Hollers and heartaches

For anyone who thinks country music begins and ends with Kenny Chesney, here's your reality check. Part autobiography, part music appreciation course, the author gives the reader a lean, mean lesson in what country music -- in its Golden Age -- was all about. Far more than just twangy songs about drinking and cheating, the country music of those times and artists tied the music to the poorest, the marginalized, the most helpless of Americans. The prose is eloquent and evocative, yet sparse as a meal in the Depression. Also funny, biting, and wryly witty at times. The author reminds us, too, that country music didn't stem solely from, nor was it intended solely for the people of the rural south. Instead, artists like Hank Williams, Johnny Cash, Faron Young, the Louvin Brothers, Connie Smith, et al, were all people who came up from hardscrabble lives & times, and their music resonated with people everywhere who suffered from deprivation, whether the listeners lived in Kingston, New Hampshire, or Stollings, West Virginia. The music of our youth evokes the people, the pain, the loves, the losses, and the emotions of our youth. Like the author, I had turned away from country music during my youth, and when I returned to it later in life I found that there isn't any (almost none, anyway) country music anymore.
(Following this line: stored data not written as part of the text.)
This design comes from an exercise in tuning for small area, a short achievable clock period and few clock cycles per item on the open sky130 flow, not from production work. RTL that was checked went through simulation tests only; none was proved equivalent to the original. Only the layout flow was run in run 8; the RTL was not checked for function there. No run shown here takes its clock network from TritonCTS; it comes from the design's own scripts or RTL. No driver is modelled on the clock port, so clock power and skew are understated where the tree is cut down; a real chip needs a root buffer or a tree. No activity file was given, so power comes from the tool's default toggle rates.

==> design/flow/design.v <==
`timescale 1ns / 1ps
module SquareRoot(outdata,checkflag,clk,rst,start,indata);
 input wire clk;
 input wire rst;
 input wire start;
 input wire [31:0] indata;
 output reg [15:0] outdata;    
 output reg checkflag;
 reg [13:0] h;       
 reg [15:0] r;       
 reg        neg;     
 reg        busy;
 reg [6:0]  j;       
 reg        late;    
 wire last = j[6] & ~j[5];       
 wire [15:0] m;
 assign m[1:0] = 2'b11;
 genvar k;
 generate
    for (k = 2; k <= 8; k = k + 1) begin : mlo
        assign m[k] = j[k-2] | late;
    end
    for (k = 9; k <= 14; k = k + 1) begin : mhi
        assign m[k] = late & ~j[k-9];
    end
 endgenerate
 assign m[15] = 1'b0;
 wire [17:0] sum = {r, h[13], outdata[15]} + {(outdata & m) ^ {16{~neg}}, 2'b11};
 function [4:0] first2;
    input [3:0] n;
    begin
    case (n)
    4'd0:  first2 = {2'd0, 3'd0};
    4'd1:  first2 = {2'd1, 3'd0};
    4'd2:  first2 = {2'd1, 3'd1};
    4'd3:  first2 = {2'd1, 3'd2};
    4'd4:  first2 = {2'd2, 3'd0};
    4'd5:  first2 = {2'd2, 3'd1};
    4'd6:  first2 = {2'd2, 3'd2};
    4'd7:  first2 = {2'd2, 3'd3};
    4'd8:  first2 = {2'd2, 3'd4};
    4'd9:  first2 = {2'd3, 3'd0};
    4'd10: first2 = {2'd3, 3'd1};
    4'd11: first2 = {2'd3, 3'd2};
    4'd12: first2 = {2'd3, 3'd3};
    4'd13: first2 = {2'd3, 3'd4};
    4'd14: first2 = {2'd3, 3'd5};
    default: first2 = {2'd3, 3'd6};
    endcase
    end
 endfunction
 wire [1:0] q0;
 wire [2:0] r0;
 assign {q0, r0} = first2(indata[31:28]);
 wire [13:0] hi_in, lo_in;
 generate
    for (k = 0; k < 14; k = k + 1) begin : split
        assign hi_in[k] = indata[2*k+1];
        assign lo_in[k] = indata[2*k];
    end
 endgenerate
 always @(posedge clk) begin
    if (!busy) begin
        h   <= hi_in;
        r   <= {13'd0, r0};
        neg <= 1'b0;
        j   <= 7'd0;
        late <= 1'b0;
    end else begin
        h   <= {h[12:0], 1'b0};
        r   <= sum[15:0];
        neg <= sum[17];
        j   <= {j[5:0], ~j[6]};
        late <= j[6] & (j[0] | j[5]);    
    end
 end
 wire sel_shift = busy;
 wire sel_load  = ~busy & start;
 wire sel_hold  = ~busy & ~start;
 always @(posedge clk)
    outdata <= ({16{sel_shift}} & {outdata[14:0], ~sum[17]})
             | ({16{sel_load}}  & {lo_in, q0})
             | ({16{sel_hold}}  & outdata);
 always @(posedge clk) begin
    if (rst) begin
        busy      <= 1'b0;
        checkflag <= 1'b0;
    end else if (start & !busy) begin
        busy      <= 1'b1;
        checkflag <= 1'b0;
    end else if (busy & last) begin
        busy      <= 1'b0;
        checkflag <= 1'b1;
    end
 end
endmodule
==> design/flow/flow/run.sh <==
#!/bin/bash
set -euo pipefail
MARGIN=$(cat flow/margin.txt)
export PRE_CTS_TCL="$PWD/flow/pre_cts.tcl"
bash standard.sh "SYNTH_SCRIPT=$PWD/flow/synth.tcl" \
  "BUFFER_PORTS_ARGS=-buffer_cell sky130_fd_sc_hd__buf_1" \
  "SETUP_SLACK_MARGIN=$MARGIN" "PRE_CTS_TCL=$PRE_CTS_TCL" finish > standard.log 2>&1
==> design/flow/flow/abc.script <==
strash
dch -f
map -a
topo
stime -c
buffer -c
upsize -c
dnsize -c
==> design/flow/flow/margin.txt <==
6.3
==> design/flow/flow/pre_cts.tcl <==
# Sourced by ORFS's cts.tcl (PRE_CTS_TCL) just before clock_tree_synthesis.
# The design is small, so instead of TritonCTS's tree (a root buffer, eight
# leaf buffers and dummy loads) the clock port drives NBUF buffers directly,
# each driving the registers of one vertical stripe of the core: sinks are
# sorted by x and split evenly, and each buffer sits at its sinks' centroid.
# Every register sees one buffer between the port and its clock pin.
set ::manual_cts_nbuf 2
set ::manual_cts_cell sky130_fd_sc_hd__clkbuf_16

proc manual_cts {nbuf cb} {
  set block [ord::get_db_block]
  set clknet [$block findNet clk]
  set master [[ord::get_db] findMaster $cb]
  set sinks {}
  foreach iterm [$clknet getITerms] {
    set bb [[$iterm getInst] getBBox]
    lappend sinks [list [expr {([$bb xMin] + [$bb xMax]) / 2}] \
      [expr {([$bb yMin] + [$bb yMax]) / 2}] $iterm]
  }
  set sinks [lsort -integer -index 0 $sinks]
  set n [llength $sinks]
  puts "manual_cts: $n sinks, $nbuf x $cb"
  for {set k 0} {$k < $nbuf} {incr k} {
    set lo [expr {$k * $n / $nbuf}]
    set hi [expr {($k + 1) * $n / $nbuf - 1}]
    set buf [odb::dbInst_create $block $master clkbuf_${k}_clk]
    set net [odb::dbNet_create $block clknet_${k}_clk]
    $net setSigType CLOCK
    set sx 0
    set sy 0
    set m 0
    foreach s [lrange $sinks $lo $hi] {
      lassign $s x y iterm
      incr sx $x
      incr sy $y
      incr m
      $iterm disconnect
      $iterm connect $net
    }
    [$buf findITerm A] connect $clknet
    [$buf findITerm X] connect $net
    $buf setLocation [expr {$sx / $m}] [expr {$sy / $m}]
    $buf setPlacementStatus PLACED
  }
  set_propagated_clock [all_clocks]
}

rename clock_tree_synthesis tritoncts_clock_tree_synthesis
proc clock_tree_synthesis {args} {
  manual_cts $::manual_cts_nbuf $::manual_cts_cell
}
==> design/flow/flow/synth.tcl <==
# The standard synthesis (synth_recipe.tcl, which keeps the registers and
# their names), with ABC given flow/abc.script instead of ORFS's script.
set ::own_abc_script [file join [file dirname [file normalize [info script]]] abc.script]
proc abc {args} {
  set i [lsearch -exact $args -script]
  if {$i >= 0} { lset args [expr {$i + 1}] $::own_abc_script }
  yosys abc {*}$args
}
source [file join [file dirname [file dirname [file normalize [info script]]]] synth_recipe.tcl]
==> design/flow/standard.sh <==
#!/bin/bash
# synth_recipe.tcl (not shown) runs the flow's synth.tcl, then flattens the netlist and writes it again
# the make line also repeats each setting of config.mk as NAME=value (left out here)
make -C /OpenROAD-flow-scripts/flow DESIGN_CONFIG=/design/flow/config.mk WORK_HOME=/design/flow/orfs CLKGATE_MAP_FILE= SYNTH_SCRIPT=/design/flow/synth_recipe.tcl "${@:-finish}"
==> design/flow/config.mk <==
export PLATFORM = sky130hd
export DESIGN_NAME = SquareRoot
export DESIGN_NICKNAME = SquareRoot
export VERILOG_FILES = /design/flow/design.v
export SDC_FILE = /design/flow/constraint.sdc
export NUM_CORES = 4
export LEC_CHECK = 0
export ABC_AREA = 1
export CAP_MARGIN = 20
export CORE_MARGIN = 2
export CORE_UTILIZATION = 55
export SETUP_SLACK_MARGIN = 5
export SLEW_MARGIN = 20
==> design/flow/constraint.sdc <==
create_clock -name core_clock -period 8.5 [get_ports {clk}]
set_input_delay 1.7000 -clock core_clock [delete_from_list [all_inputs] [get_ports {clk}]]
set_output_delay 1.7000 -clock core_clock [all_outputs]
set_load 0.01 [all_outputs]
==> results of run 1 <==
==> sequential cells by signal (all words and copies together), names as in the netlist <==
signal and flops:
checkflag 1, neg 1, busy 1, r 16
outdata 16, h 14, j 7, late 1
==> worst min-delay path by stage <==
stage | startpoint | slack (ns) | to | depth (start not counted)
finish | h[4]$_DFF_P_ | 0.43 | h[5]$_DFF_P_ | 2
global route | j[6]$_SDFF_PN0_ | 0.47 | j[0]$_SDFF_PN0_ | 1
CTS | h[7]$_DFF_P_ | 0.44 | h[8]$_DFF_P_ | 2
detailed placement | h[4]$_DFF_P_ | 0.41 | h[5]$_DFF_P_ | 2
global placement | h[8]$_DFF_P_ | 0.41 | h[9]$_DFF_P_ | 2
floorplan | h[9]$_DFF_P_ | 0.40 | h[10]$_DFF_P_ | 2
==> cells by family after synthesis <==
family | count (synthesis) | share of synthesized area
AO/OA/AOI/OAI | 86 | 0.190
AND/OR/NAND/NOR | 127 | 0.185
adder cells (fa/ha/maj) | 20 | 0.0901
buffers and inverters | 44 | 0.0617
flip-flops | 57 | 0.411
XOR/XNOR | 20 | 0.0631
==> cell usage after synthesis <==
cell / number / area (um^2)
buf_4: 1 / 7.51
xor2_1: 18 / 158
ha_1: 20 / 250
o21ai_0: 25 / 125
buf_2: 2 / 10.0
o21ai_1: 2 / 10.0
nand3_1: 8 / 40.0
a21oi_2: 2 / 17.5
a211oi_1: 1 / 7.51
o21ai_2: 1 / 8.76
dfxtp_1: 57 / 1140
clkbuf_1: 8 / 30.0
o2111ai_2: 1 / 15.0
xnor2_1: 2 / 17.5
o31ai_1: 1 / 7.51
o221ai_1: 2 / 17.5
a22oi_1: 14 / 105
buf_1: 1 / 3.75
inv_2: 4 / 15.0
nor2_1: 27 / 101
a21oi_1: 30 / 150
o211ai_1: 1 / 7.51
nor3_2: 2 / 20.0
nand3_2: 1 / 10.0
nand2_1: 83 / 312
nor3_1: 6 / 30.0
inv_1: 28 / 105
o211ai_2: 1 / 12.5
o31ai_2: 1 / 12.5
o21a_1: 4 / 30.0
==> metal layers <==
layer	GRT usage	up-vias	wire length [um]
li1	-	1340	-
met2	0.458	59	3640
met1	0.298	1187	3010
met4	0.0317	0	78
met3	0.0281	10	294
met5	0	-	0
==> layout make-up <==
type	instances	area, um^2	share of cell area
multi-input combinational	253	1660	0.436
sequential	57	1180	0.310
timing repair buffer	89	687	0.181
inverter	32	148	0.0388
tap	67	83.8	0.0220
buffer	2	50.0	0.0132
==> tightest hold or removal path: cells and delay by family, from the launching register on <==
| family | cells | cell delay, ns |
|---|---|---|
| simple gates | 2 | 0.09 |
| flops | 1 | 0.32 |
==> repair_timing <==
item / 4_1_cts / 5_1_grt
gates resized for setup: 81 / 33
hold endpoints to repair: 0 / 0
setup buffers: 27 / 9
endpoints found under the setup margin: 50 / 37
pin swaps: 7 / 18
==> stage by stage <==
stage | hold WS (ns) | setup slack, ns
after global placement | 0.405 | 5.81
final | 0.434 | 6.02
after CTS | 0.440 | 6.15
after detailed placement | 0.415 | 5.76
after floorplan | 0.403 | 6.21
after global routing | 0.469 | 5.89
==> power by group through the flow <==
stage / clock [mW] / combinational [mW] / sequential [mW]
final: 0.112 / 0.702 / 0.351
after global routing: 0.123 / 0.773 / 0.355
after CTS: 0.115 / 0.616 / 0.350
after detailed placement: 0 / 0.503 / 0.364
after global placement: 0 / 0.494 / 0.363
after floorplan: 0 / 0.415 / 0.353
==> flow_summary.json, run 1 <==
{
  "status": "finished clean",
  "syn_to_final_growth_pct": 36.9,
  "synth_cells": 354,
  "dpl.cell_count": 462,
  "layout_commonest_cell": "nand2_1",
  "synth_nets": 409,
  "wl_um": 7020,
  "critical_path.max_fanout": 3,
  "slew_viol_final": 0,
  "setup_viol": 0,
  "nets": 490,
  "worstSetupPathType": "reg -> out",
  "cp_cell_sequence": "buf_4 > buf_6",
  "grt_pass1_vias": 2456,
  "internal_power_mw": 0.678,
  "initial_core_util": 0.580,
  "critical_path.max_stage_delay_ns": 0.37,
  "fp.dieH_um": 75.1,
  "rr_worst_depth": 17,
  "clkTransAtPathRegs_ns": 0.10,
  "switching_share": 0.418,
  "combPwrFrac": 0.603,
  "synth_seq_cells": 57,
  "regToRegStartpoint": "outdata[2]$_DFF_P_",
  "cp-startpoint": "outdata[2]$_DFF_P_",
  "place.gp.congestion": 0.880,
  "path_depth": 2,
  "ios": 52,
  "maxCapViolCount": 0,
  "core_um2": 4790,
  "required_ns": 6.80,
  "crit_path_end_kind": "primary output",
  "r2r-end": "outdata[0]$_DFF_P_",
  "drt_iter0_markers": 127,
  "std_cell_rows": 25,
  "diodes": 0,
  "rrSetupSlack_ns": 6.05,
  "dp_hpwl_um": 4540,
  "num_vias": 2596,
  "final_core_util": 0.795,
  "cp_slowest_cell": "dfxtp_4",
  "critPathBufInv": 2,
  "min_path_type": "reg -> reg",
  "powerDensity_nw_per_um2": 307,
  "drtPass1Iterations": 4,
  "final_layout_size_suffix_gt1_frac": 0.305,
  "grt_pass1_wl_um": 10900,
  "maxSlewHeadroom": 0.560,
  "place_area_um2": 3120,
  "startpoint_type": "flop",
  "cp-endpoint": "outdata[2]",
  "drc_errors": 0,
  "p_seq_frac": 0.301,
  "design_area_um2": 3800,
  "fillCellCount": 355,
  "antenna_found_initial": 0,
  "tightestPinTransition_ns": 0.660,
  "grt_start_max_net_pins": 41,
  "synth.yosys.seq_area_share": 0.411,
  "power_mw": 1.17,
  "avgSynthCellArea_um2": 7.85,
  "crit_family": "flip-flops",
  "power_switching_mw": 0.487,
  "stdcell_count": 500,
  "die_x_um": 75.1,
  "finalCritPeriodShare": 0.292,
  "max_freq_ghz": 0.403,
  "rsz0062_at_grt": "yes",
  "wire_per_inst_um": 14.0,
  "setup_tns_ns": 0,
  "die-area_um2": 5630,
  "layout_common_cells": "79 x nand2_1, 38 x dfxtp_1, 32 x buf_4",
  "peakVddDrop_uv": 179,
  "arrival_ns": 0.78,
  "syn_area_um2": 2780,
  "clock_latency_ns": 0.17,
  "hold_viol_final": 0,
  "clockPowerShare": 0.096,
  "grt-ovfl-total": 0,
  "port_buffers": 51,
  "hold_buffers": 0,
  "yosysUniqueCellTypes": 30,
  "detail-route-antenna-nets": 0,
  "avgViaCountPerCell": 5.19,
  "grt_usage": 0.241,
  "p_leak_nw": 1.70,
  "skew_ns": 0.0164,
  "yosys_warnings": 1,
  "min_period_ns": 2.48
}
Testbench counts, summed over its fixed seeds: cycles 30,720, ops 2,048.
==> inputs of run 2 (changes only) <==
==> design/flow/flow/margin.txt (replaced) <==
6.2
==> run 2 against run 1 <==
Synthesized cell count unchanged. Sequential share of layout area up 1.3 points. Critical path type unchanged. Still clean. Wire length down 5.3%. Power down 3.7%.
==> flow_summary.json, run 2 <==
{
  "status": "finished clean",
  "grt_pass1_wl_um": 10900,
  "multi_input_area_um2": 1560,
  "grt_pass1_vias": 2460,
  "synth_top_area_share": 0.411,
  "setup_viol": 0,
  "critical_path.max_fanout": 2,
  "clkTransAtPathRegs_ns": 0.12,
  "reg_top3": "outdata: 16 flops, r: 16 flops, h: 14 flops",
  "skew_ns": 0.0176,
  "std_cell_rows": 25,
  "grt_start_max_net_pins": 41,
  "startpoint_type": "flop",
  "ios": 52,
  "syn_to_final_growth_pct": 31.0,
  "max_freq_ghz": 0.409,
  "min_path_cells": 2,
  "final_core_util": 0.761,
  "synth_top_area_cell": "dfxtp_1",
  "peakVddDrop_uv": 162,
  "initial_core_util": 0.580,
  "maxSlewHeadroom": 0.713,
  "seqCellArea_um2": 1170,
  "wl_um": 6650,
  "setup_tns_ns": 0,
  "hold_viol_final": 0,
  "drc_errors": 0,
  "tightestPinTransition_ns": 0.431,
  "synth_cells": 354,
  "fillCellCount": 366,
  "final_layout_size_suffix_gt1_frac": 0.245,
  "antenna_found_initial": 0,
  "power_mw": 1.12,
  "yosys_warnings": 1,
  "die_x_um": 75.1,
  "layout_commonest_cell": "nand2_1",
  "rrSetupSlack_ns": 6.18,
  "avgSynthCellArea_um2": 7.85,
  "grt_usage": 0.240,
  "synth_nets": 409,
  "core_um2": 4790,
  "rr_worst_depth": 15,
  "p_leak_nw": 1.65,
  "synth_edf_count": 0,
  "min_to": "h[11]$_DFF_P_",
  "nets": 482,
  "powerDensity_nw_per_um2": 309,
  "synth_flop_cell": "dfxtp_1",
  "r2r-end": "r[12]$_SDFF_PN0_",
  "rsz0062_at_grt": "yes",
  "detail-route-antenna-nets": 0,
  "synth_common_cells": "83 x nand2_1, 57 x dfxtp_1, 30 x a21oi_1",
  "synth.yosys.seq_area_share": 0.411,
  "diodes": 0,
  "crit_path_end_kind": "primary output",
  "wire_per_inst_um": 13.5,
  "dp_hpwl_um": 4470,
  "finalCritPeriodShare": 0.288,
  "min_period_ns": 2.45,
  "syn_area_um2": 2780,
  "synthTopCellsByArea": "dfxtp_1 41%, nand2_1 11%, ha_1 9.0%, xor2_1 5.7%, a21oi_1 5.4%",
  "clock_latency_ns": 0.18,
  "regToRegStartpoint": "outdata[0]$_DFF_P_",
  "maxCapViolCount": 0,
  "slew_viol_final": 0,
  "synth_seq_cells": 57,
  "min_path_type": "reg -> reg",
  "fp.dieH_um": 75.1,
  "grt-ovfl-total": 0,
  "layout_common_cells": "82 x nand2_1, 37 x dfxtp_1, 29 x buf_1",
  "synth.most_common_cell": "nand2_1",
  "yosysUniqueCellTypes": 30,
  "min_from": "h[10]$_DFF_P_",
  "arrival_ns": 0.75,
  "drtPass1Iterations": 4,
  "drt_iter0_markers": 160,
  "die-area_um2": 5630,
  "async_flop_share": 0,
  "port_buffers": 51,
  "worstSetupPathType": "reg -> out",
  "place.gp.congestion": 0.880,
  "required_ns": 6.80,
  "num_vias": 2552,
  "avgViaCountPerCell": 5.19
}
## run 2: changes by cell type in the layout (fill, tap and decap cells not counted), sizes merged
cell	delta
buf	-8
## run 2: per-stage QoR
step           hold WS, ns  instance area, um^2  instances  setup WS, ns
2_1_floorplan        0.403                 2820        354          6.20
6_report             0.413                 3640        492          6.05
5_1_grt              0.451                 3640        492          6.01
3_5_place_dp         0.409                 3040        461          5.76
4_1_cts              0.422                 3460        485          6.15
3_3_place_gp         0.405                 3040        461          5.82
## run 2: cell type report
type,count,share of cell area
Buffer,2,0.0138
Tap cell,67,0.0230
Multi-Input combinational cell,253,0.430
Timing Repair Buffer,81,0.173
Sequential cell,57,0.322
Inverter,32,0.0378
## run 2: cell families (layout without fill, tap and decap cells)
kind of cell / count (synthesis) / after routing / synth area share
compound gates: 86 / 86 / 0.190
xor+xnor: 20 / 20 / 0.0631
fa+ha+maj: 20 / 20 / 0.0901
buf+inv: 44 / 115 / 0.0617
flops: 57 / 57 / 0.411
simple gates: 127 / 127 / 0.185
## run 2: what timing repair did
item,CTS,global route
hold buffers,0,0
gates cloned,0,0
endpoints found under the setup margin,48,36
setup buffers,22,6
pin swaps,4,16
gates resized for setup,67,28
endpoints found under the hold margin,0,0
## run 2: how the worst max path moves through the flow
stage                            start                   to  slack, ns  cells after the start
floorplan                   indata[28]         r[1]$_DFF_P_       6.20                      5
global placement                 start  outdata[15]$_DFF_P_       5.82                      4
detailed placement      neg$_SDFF_PN0_     r[15]$_SDFF_PN0_       5.76                     11
CTS                 outdata[2]$_DFF_P_           outdata[2]       6.15                      1
global route        outdata[0]$_DFF_P_     r[14]$_SDFF_PN0_       6.01                     15
finish              outdata[0]$_DFF_P_           outdata[0]       6.05                      2
## run 2: where the power goes
| part | switching, mW | internal [mW] |
|---|---|---|
| Clock | 0.0682 | 0.0437 |
| Sequential | 0.0317 | 0.323 |
| Combinational | 0.370 | 0.287 |
## run 2: layer usage
layer,GRT usage,wire length [um],up-vias,part of all wire
met5,0,0,-,0
met4,0.0258,55,0,0.0083
met3,0.0174,257,5,0.039
met2,0.413,3170,51,0.48
met1,0.341,3170,1177,0.48
li1,-,-,1319,-
## run 2: worst max-delay path, stage by stage, from the launching register on
cell and delay, ns:
dfxtp_2 0.35, buf_6 0.11, buf_6 0.11
==> inputs of run 3 (changes only) <==
==> design/flow/flow/margin.txt (replaced) <==
6.0
==> run 3 against run 2 <==
Cell count down 4.1%. Area after synthesis stayed put. Clock skew decreased by 0.0064 ns. Critical path type unchanged. Maximum frequency fell by 0.94%. Sequential share of layout area up 4.0 points. Via count fell by 6.8%.
==> flow_summary.json, run 3 <==
{
  "status": "finished clean",
  "wire_per_inst_um": 12.3,
  "switching_share": 0.424,
  "arrival_ns": 0.77,
  "avgSynthCellArea_um2": 7.85,
  "multi_input_area_um2": 1480,
  "hold_viol_final": 0,
  "synth_edf_count": 0,
  "p_seq_frac": 0.356,
  "async_flop_share": 0,
  "num_vias": 2378,
  "final_core_util": 0.663,
  "synth_top_area_cell": "dfxtp_1",
  "internal_power_mw": 0.568,
  "layout_commonest_cell": "nand2_1",
  "max_freq_ghz": 0.405,
  "avgViaCountPerCell": 5.04,
  "syn_to_final_growth_pct": 14.2,
  "grt-ovfl-total": 0,
  "port_buffers": 51,
  "hold_buffers": 0,
  "ios": 52,
  "fillCellCount": 460,
  "detail-route-antenna-nets": 0,
  "crit_family": "flip-flops",
  "layout_common_cells": "82 x nand2_1, 53 x dfxtp_1, 49 x buf_1",
  "critPathBufInv": 1,
  "seqCellArea_um2": 1150,
  "synth_common_cells": "83 x nand2_1, 57 x dfxtp_1, 30 x a21oi_1",
  "peakVddDrop_uv": 222,
  "synth_seq_cells": 57,
  "synthTopCellsByArea": "dfxtp_1 41%, nand2_1 11%, ha_1 9.0%, xor2_1 5.7%, a21oi_1 5.4%",
  "reg_top3": "outdata: 16 flops, r: 16 flops, h: 14 flops",
  "min_path_type": "reg -> reg",
  "clkTransAtPathRegs_ns": 0.11,
  "clockPowerShare": 0.112,
  "initial_core_util": 0.580,
  "synth.yosys.seq_area_share": 0.411,
  "core_um2": 4790,
  "fp.dieH_um": 75.1,
  "die_x_um": 75.1,
  "clock_latency_ns": 0.17,
  "wl_um": 5780,
  "antenna_found_initial": 0,
  "yosysUniqueCellTypes": 30,
  "worstSetupPathType": "reg -> out",
  "critical_path.max_stage_delay_ns": 0.43,
  "nets": 462,
  "grt_start_max_net_pins": 40,
  "grt_pass1_wl_um": 9350,
  "p_leak_nw": 1.42,
  "tightestPinTransition_ns": 0.409,
  "synth_nets": 409,
  "rsz0062_at_grt": "yes",
  "synth_top_area_share": 0.411,
  "combPwrFrac": 0.533,
  "setup_tns_ns": 0,
  "synth.most_common_cell": "nand2_1",
  "std_cell_rows": 25,
  "finalCritPeriodShare": 0.291,
  "syn_area_um2": 2780,
  "critical_path.max_fanout": 4,
  "required_ns": 6.80,
  "cp_slowest_cell": "dfxtp_1",
  "synth_cells": 354,
  "grt_pass1_vias": 2045,
  "grt_usage": 0.206,
  "dp_hpwl_um": 4290,
  "drtPass1Iterations": 5,
  "startpoint_type": "flop",
  "maxCapViolCount": 0,
  "diodes": 0,
  "place.gp.congestion": 0.923,
  "drt_iter0_markers": 115,
  "rrSetupSlack_ns": 6.17,
  "yosys_warnings": 1,
  "cp_cell_sequence": "buf_1",
  "skew_ns": 0.0112,
  "final_layout_size_suffix_gt1_frac": 0.0914,
  "die-area_um2": 5630,
  "min_period_ns": 2.47,
  "power_switching_mw": 0.418,
  "setup_viol": 0,
  "crit_path_end_kind": "primary output",
  "powerDensity_nw_per_um2": 311,
  "synth_flop_cell": "dfxtp_1",
  "slew_viol_final": 0,
  "drc_errors": 0,
  "maxSlewHeadroom": 0.727
}
-- run 3: cell count changes in the layout (fill, tap and decap cells not counted), moves of 3 or more --
cell,before,now
o21ai_1,6,3
o21ai_0,19,23
buf_1,29,49
buf_6,21,0
dfxtp_1,37,53
dfxtp_2,17,2
buf_4,23,9
-- run 3: logic make-up after synthesis --
family                   synth area share
adder cells (fa/ha/maj)            0.0901
AO/OA/AOI/OAI                       0.190
AND/OR/NAND/NOR                     0.185
XOR/XNOR                           0.0631
buffers and inverters              0.0617
flip-flops                          0.411
-- run 3: final timing paths --
| check | startpoint | endpoint | cells past startpoint |
|---|---|---|---|
| worst max register to register | late$_SDFF_PN0_ | r[15]$_SDFF_PN0_ | 12 |
| worst max-delay path | outdata[2]$_DFF_P_ | outdata[2] | 1 |
| worst min-delay path | h[10]$_DFF_P_ | h[11]$_DFF_P_ | 2 |
| worst min register to register | h[10]$_DFF_P_ | h[11]$_DFF_P_ | 2 |
-- run 3: what timing repair did --
| action | 4_1_cts | 5_1_grt |
|---|---|---|
| endpoints found under the setup margin | 25 | 23 |
| resized for setup | 3 | 14 |
| pin swaps | 0 | 3 |
| buffers inserted | 0 | 8 |
-- run 3: routing by layer --
layer,vias to the layer above,part of all wire,track usage
li1,1276,-,-
met2,50,0.43,0.335
met5,-,0,0
met3,2,0.032,0.0107
met4,0,0.0050,0.00794
met1,1050,0.53,0.317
No more fiddle, no more steel, no more twang. Honesty? Fuhgeddaboudit! This book reminded me in so many ways of the music I love, but more than that, it brought back the people I loved most and who are no longer with me. Yeah, this book was a trip down memory lane for me, but it also felt like validation for the appreciation I've put into this kind of music. And it's a great tool for beginners who want to learn what the Golden Age of country music really sounded like, and where to begin listening.